◆ RECORDS PROVIDED:
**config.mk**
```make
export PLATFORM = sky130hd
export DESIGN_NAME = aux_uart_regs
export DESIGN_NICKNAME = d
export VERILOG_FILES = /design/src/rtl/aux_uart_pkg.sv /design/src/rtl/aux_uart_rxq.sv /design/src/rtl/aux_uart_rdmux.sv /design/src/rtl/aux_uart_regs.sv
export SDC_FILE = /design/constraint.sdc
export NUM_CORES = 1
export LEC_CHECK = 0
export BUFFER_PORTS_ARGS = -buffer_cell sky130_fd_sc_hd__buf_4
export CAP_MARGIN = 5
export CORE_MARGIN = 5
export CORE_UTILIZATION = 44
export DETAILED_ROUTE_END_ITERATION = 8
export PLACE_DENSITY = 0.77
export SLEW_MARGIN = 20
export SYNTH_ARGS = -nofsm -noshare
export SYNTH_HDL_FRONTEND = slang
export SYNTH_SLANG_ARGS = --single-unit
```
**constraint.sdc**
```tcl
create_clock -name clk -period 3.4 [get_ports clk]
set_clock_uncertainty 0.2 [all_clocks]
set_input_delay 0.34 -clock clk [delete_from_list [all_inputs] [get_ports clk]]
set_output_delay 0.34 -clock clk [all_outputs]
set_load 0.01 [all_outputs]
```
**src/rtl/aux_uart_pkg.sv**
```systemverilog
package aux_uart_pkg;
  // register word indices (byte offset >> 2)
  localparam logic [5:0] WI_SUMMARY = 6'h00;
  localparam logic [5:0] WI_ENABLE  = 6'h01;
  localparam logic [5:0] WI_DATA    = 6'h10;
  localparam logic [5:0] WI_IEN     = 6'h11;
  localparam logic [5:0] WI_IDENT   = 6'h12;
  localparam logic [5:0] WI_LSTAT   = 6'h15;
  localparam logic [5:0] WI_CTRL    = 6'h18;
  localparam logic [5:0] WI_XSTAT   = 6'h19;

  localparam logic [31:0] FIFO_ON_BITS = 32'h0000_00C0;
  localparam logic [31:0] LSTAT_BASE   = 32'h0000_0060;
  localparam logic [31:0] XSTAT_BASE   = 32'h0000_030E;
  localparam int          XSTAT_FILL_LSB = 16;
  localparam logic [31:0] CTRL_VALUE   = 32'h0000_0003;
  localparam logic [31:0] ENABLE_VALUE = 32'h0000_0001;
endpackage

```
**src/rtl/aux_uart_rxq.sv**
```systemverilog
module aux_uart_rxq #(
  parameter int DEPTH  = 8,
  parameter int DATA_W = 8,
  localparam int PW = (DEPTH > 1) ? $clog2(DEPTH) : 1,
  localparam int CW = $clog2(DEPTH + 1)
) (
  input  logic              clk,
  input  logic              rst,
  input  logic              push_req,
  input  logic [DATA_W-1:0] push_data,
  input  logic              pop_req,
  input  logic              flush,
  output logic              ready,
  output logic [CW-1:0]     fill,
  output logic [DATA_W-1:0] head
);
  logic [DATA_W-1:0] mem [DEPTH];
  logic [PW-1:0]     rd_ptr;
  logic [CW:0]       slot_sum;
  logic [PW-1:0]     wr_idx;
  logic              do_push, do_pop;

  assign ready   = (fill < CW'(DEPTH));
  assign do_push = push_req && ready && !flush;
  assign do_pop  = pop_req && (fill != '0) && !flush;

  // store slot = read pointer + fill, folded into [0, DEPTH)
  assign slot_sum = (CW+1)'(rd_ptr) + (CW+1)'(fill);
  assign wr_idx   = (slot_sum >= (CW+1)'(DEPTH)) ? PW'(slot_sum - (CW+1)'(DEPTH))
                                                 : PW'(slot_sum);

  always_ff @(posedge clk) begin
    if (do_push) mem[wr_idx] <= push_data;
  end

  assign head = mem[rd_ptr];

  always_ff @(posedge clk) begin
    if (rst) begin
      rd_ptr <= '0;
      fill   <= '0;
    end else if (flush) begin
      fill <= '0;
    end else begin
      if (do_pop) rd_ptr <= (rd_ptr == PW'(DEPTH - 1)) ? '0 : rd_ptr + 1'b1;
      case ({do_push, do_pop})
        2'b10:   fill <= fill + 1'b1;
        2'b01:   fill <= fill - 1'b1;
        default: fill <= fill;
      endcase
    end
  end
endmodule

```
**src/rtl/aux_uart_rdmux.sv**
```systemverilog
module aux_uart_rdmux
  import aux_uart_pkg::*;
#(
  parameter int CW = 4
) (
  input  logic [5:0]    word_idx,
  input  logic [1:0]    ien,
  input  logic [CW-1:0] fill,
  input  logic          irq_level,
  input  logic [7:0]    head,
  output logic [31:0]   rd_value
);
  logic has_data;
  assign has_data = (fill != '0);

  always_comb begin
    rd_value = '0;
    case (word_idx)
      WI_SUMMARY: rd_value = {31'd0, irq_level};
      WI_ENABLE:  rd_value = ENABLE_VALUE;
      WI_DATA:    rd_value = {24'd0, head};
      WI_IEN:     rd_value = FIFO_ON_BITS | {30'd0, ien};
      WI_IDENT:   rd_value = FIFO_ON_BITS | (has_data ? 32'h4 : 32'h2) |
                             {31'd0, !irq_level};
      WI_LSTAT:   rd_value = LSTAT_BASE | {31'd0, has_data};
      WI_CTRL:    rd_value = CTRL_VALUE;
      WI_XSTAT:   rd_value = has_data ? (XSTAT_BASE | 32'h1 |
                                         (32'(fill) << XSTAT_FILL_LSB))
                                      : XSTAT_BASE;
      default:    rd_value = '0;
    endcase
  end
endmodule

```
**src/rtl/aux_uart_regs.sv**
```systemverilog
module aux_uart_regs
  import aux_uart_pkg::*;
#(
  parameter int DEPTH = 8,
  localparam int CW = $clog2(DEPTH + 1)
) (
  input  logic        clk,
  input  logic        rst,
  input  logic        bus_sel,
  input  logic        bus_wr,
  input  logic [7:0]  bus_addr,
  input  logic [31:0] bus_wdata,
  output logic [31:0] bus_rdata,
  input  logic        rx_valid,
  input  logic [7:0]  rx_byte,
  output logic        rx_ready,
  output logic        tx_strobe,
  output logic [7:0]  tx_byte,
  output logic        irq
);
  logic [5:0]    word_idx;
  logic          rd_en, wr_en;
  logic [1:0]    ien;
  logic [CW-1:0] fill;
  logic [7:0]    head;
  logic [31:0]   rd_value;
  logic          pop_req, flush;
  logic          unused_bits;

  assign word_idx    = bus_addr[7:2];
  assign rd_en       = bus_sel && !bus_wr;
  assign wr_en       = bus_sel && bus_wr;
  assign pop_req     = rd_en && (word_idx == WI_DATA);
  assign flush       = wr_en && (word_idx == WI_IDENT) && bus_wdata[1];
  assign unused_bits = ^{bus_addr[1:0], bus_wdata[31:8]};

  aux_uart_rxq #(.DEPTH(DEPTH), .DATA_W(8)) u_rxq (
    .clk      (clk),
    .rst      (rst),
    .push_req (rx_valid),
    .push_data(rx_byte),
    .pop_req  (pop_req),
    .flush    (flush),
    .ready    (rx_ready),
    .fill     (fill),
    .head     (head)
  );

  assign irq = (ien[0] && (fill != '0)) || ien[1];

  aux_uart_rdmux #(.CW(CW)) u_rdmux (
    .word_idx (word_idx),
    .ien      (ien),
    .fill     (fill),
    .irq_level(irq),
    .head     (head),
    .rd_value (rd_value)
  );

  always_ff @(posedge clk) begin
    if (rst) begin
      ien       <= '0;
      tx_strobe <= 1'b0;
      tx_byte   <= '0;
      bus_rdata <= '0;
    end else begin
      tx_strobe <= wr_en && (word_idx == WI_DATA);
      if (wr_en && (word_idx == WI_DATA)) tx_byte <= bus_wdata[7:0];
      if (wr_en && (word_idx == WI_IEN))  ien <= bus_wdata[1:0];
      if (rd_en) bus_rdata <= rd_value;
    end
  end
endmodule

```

◆ EXERCISE BRIEF:
Could you transcribe all of the data exactly as it is given?

◆ EXPECTED OUTPUT:
**config.mk**
```make
export PLATFORM = sky130hd
export DESIGN_NAME = aux_uart_regs
export DESIGN_NICKNAME = d
export VERILOG_FILES = /design/src/rtl/aux_uart_pkg.sv /design/src/rtl/aux_uart_rxq.sv /design/src/rtl/aux_uart_rdmux.sv /design/src/rtl/aux_uart_regs.sv
export SDC_FILE = /design/constraint.sdc
export NUM_CORES = 1
export LEC_CHECK = 0
export BUFFER_PORTS_ARGS = -buffer_cell sky130_fd_sc_hd__buf_4
export CAP_MARGIN = 5
export CORE_MARGIN = 5
export CORE_UTILIZATION = 44
export DETAILED_ROUTE_END_ITERATION = 8
export PLACE_DENSITY = 0.77
export SLEW_MARGIN = 20
export SYNTH_ARGS = -nofsm -noshare
export SYNTH_HDL_FRONTEND = slang
export SYNTH_SLANG_ARGS = --single-unit
```
**constraint.sdc**
```tcl
create_clock -name clk -period 3.4 [get_ports clk]
set_clock_uncertainty 0.2 [all_clocks]
set_input_delay 0.34 -clock clk [delete_from_list [all_inputs] [get_ports clk]]
set_output_delay 0.34 -clock clk [all_outputs]
set_load 0.01 [all_outputs]
```
**src/rtl/aux_uart_pkg.sv**
```systemverilog
package aux_uart_pkg;
  // register word indices (byte offset >> 2)
  localparam logic [5:0] WI_SUMMARY = 6'h00;
  localparam logic [5:0] WI_ENABLE  = 6'h01;
  localparam logic [5:0] WI_DATA    = 6'h10;
  localparam logic [5:0] WI_IEN     = 6'h11;
  localparam logic [5:0] WI_IDENT   = 6'h12;
  localparam logic [5:0] WI_LSTAT   = 6'h15;
  localparam logic [5:0] WI_CTRL    = 6'h18;
  localparam logic [5:0] WI_XSTAT   = 6'h19;

  localparam logic [31:0] FIFO_ON_BITS = 32'h0000_00C0;
  localparam logic [31:0] LSTAT_BASE   = 32'h0000_0060;
  localparam logic [31:0] XSTAT_BASE   = 32'h0000_030E;
  localparam int          XSTAT_FILL_LSB = 16;
  localparam logic [31:0] CTRL_VALUE   = 32'h0000_0003;
  localparam logic [31:0] ENABLE_VALUE = 32'h0000_0001;
endpackage

```
**src/rtl/aux_uart_rxq.sv**
```systemverilog
module aux_uart_rxq #(
  parameter int DEPTH  = 8,
  parameter int DATA_W = 8,
  localparam int PW = (DEPTH > 1) ? $clog2(DEPTH) : 1,
  localparam int CW = $clog2(DEPTH + 1)
) (
  input  logic              clk,
  input  logic              rst,
  input  logic              push_req,
  input  logic [DATA_W-1:0] push_data,
  input  logic              pop_req,
  input  logic              flush,
  output logic              ready,
  output logic [CW-1:0]     fill,
  output logic [DATA_W-1:0] head
);
  logic [DATA_W-1:0] mem [DEPTH];
  logic [PW-1:0]     rd_ptr;
  logic [CW:0]       slot_sum;
  logic [PW-1:0]     wr_idx;
  logic              do_push, do_pop;

  assign ready   = (fill < CW'(DEPTH));
  assign do_push = push_req && ready && !flush;
  assign do_pop  = pop_req && (fill != '0) && !flush;

  // store slot = read pointer + fill, folded into [0, DEPTH)
  assign slot_sum = (CW+1)'(rd_ptr) + (CW+1)'(fill);
  assign wr_idx   = (slot_sum >= (CW+1)'(DEPTH)) ? PW'(slot_sum - (CW+1)'(DEPTH))
                                                 : PW'(slot_sum);

  always_ff @(posedge clk) begin
    if (do_push) mem[wr_idx] <= push_data;
  end

  assign head = mem[rd_ptr];

  always_ff @(posedge clk) begin
    if (rst) begin
      rd_ptr <= '0;
      fill   <= '0;
    end else if (flush) begin
      fill <= '0;
    end else begin
      if (do_pop) rd_ptr <= (rd_ptr == PW'(DEPTH - 1)) ? '0 : rd_ptr + 1'b1;
      case ({do_push, do_pop})
        2'b10:   fill <= fill + 1'b1;
        2'b01:   fill <= fill - 1'b1;
        default: fill <= fill;
      endcase
    end
  end
endmodule

```
**src/rtl/aux_uart_rdmux.sv**
```systemverilog
module aux_uart_rdmux
  import aux_uart_pkg::*;
#(
  parameter int CW = 4
) (
  input  logic [5:0]    word_idx,
  input  logic [1:0]    ien,
  input  logic [CW-1:0] fill,
  input  logic          irq_level,
  input  logic [7:0]    head,
  output logic [31:0]   rd_value
);
  logic has_data;
  assign has_data = (fill != '0);

  always_comb begin
    rd_value = '0;
    case (word_idx)
      WI_SUMMARY: rd_value = {31'd0, irq_level};
      WI_ENABLE:  rd_value = ENABLE_VALUE;
      WI_DATA:    rd_value = {24'd0, head};
      WI_IEN:     rd_value = FIFO_ON_BITS | {30'd0, ien};
      WI_IDENT:   rd_value = FIFO_ON_BITS | (has_data ? 32'h4 : 32'h2) |
                             {31'd0, !irq_level};
      WI_LSTAT:   rd_value = LSTAT_BASE | {31'd0, has_data};
      WI_CTRL:    rd_value = CTRL_VALUE;
      WI_XSTAT:   rd_value = has_data ? (XSTAT_BASE | 32'h1 |
                                         (32'(fill) << XSTAT_FILL_LSB))
                                      : XSTAT_BASE;
      default:    rd_value = '0;
    endcase
  end
endmodule

```
**src/rtl/aux_uart_regs.sv**
```systemverilog
module aux_uart_regs
  import aux_uart_pkg::*;
#(
  parameter int DEPTH = 8,
  localparam int CW = $clog2(DEPTH + 1)
) (
  input  logic        clk,
  input  logic        rst,
  input  logic        bus_sel,
  input  logic        bus_wr,
  input  logic [7:0]  bus_addr,
  input  logic [31:0] bus_wdata,
  output logic [31:0] bus_rdata,
  input  logic        rx_valid,
  input  logic [7:0]  rx_byte,
  output logic        rx_ready,
  output logic        tx_strobe,
  output logic [7:0]  tx_byte,
  output logic        irq
);
  logic [5:0]    word_idx;
  logic          rd_en, wr_en;
  logic [1:0]    ien;
  logic [CW-1:0] fill;
  logic [7:0]    head;
  logic [31:0]   rd_value;
  logic          pop_req, flush;
  logic          unused_bits;

  assign word_idx    = bus_addr[7:2];
  assign rd_en       = bus_sel && !bus_wr;
  assign wr_en       = bus_sel && bus_wr;
  assign pop_req     = rd_en && (word_idx == WI_DATA);
  assign flush       = wr_en && (word_idx == WI_IDENT) && bus_wdata[1];
  assign unused_bits = ^{bus_addr[1:0], bus_wdata[31:8]};

  aux_uart_rxq #(.DEPTH(DEPTH), .DATA_W(8)) u_rxq (
    .clk      (clk),
    .rst      (rst),
    .push_req (rx_valid),
    .push_data(rx_byte),
    .pop_req  (pop_req),
    .flush    (flush),
    .ready    (rx_ready),
    .fill     (fill),
    .head     (head)
  );

  assign irq = (ien[0] && (fill != '0)) || ien[1];

  aux_uart_rdmux #(.CW(CW)) u_rdmux (
    .word_idx (word_idx),
    .ien      (ien),
    .fill     (fill),
    .irq_level(irq),
    .head     (head),
    .rd_value (rd_value)
  );

  always_ff @(posedge clk) begin
    if (rst) begin
      ien       <= '0;
      tx_strobe <= 1'b0;
      tx_byte   <= '0;
      bus_rdata <= '0;
    end else begin
      tx_strobe <= wr_en && (word_idx == WI_DATA);
      if (wr_en && (word_idx == WI_DATA)) tx_byte <= bus_wdata[7:0];
      if (wr_en && (word_idx == WI_IEN))  ien <= bus_wdata[1:0];
      if (rd_en) bus_rdata <= rd_value;
    end
  end
endmodule

```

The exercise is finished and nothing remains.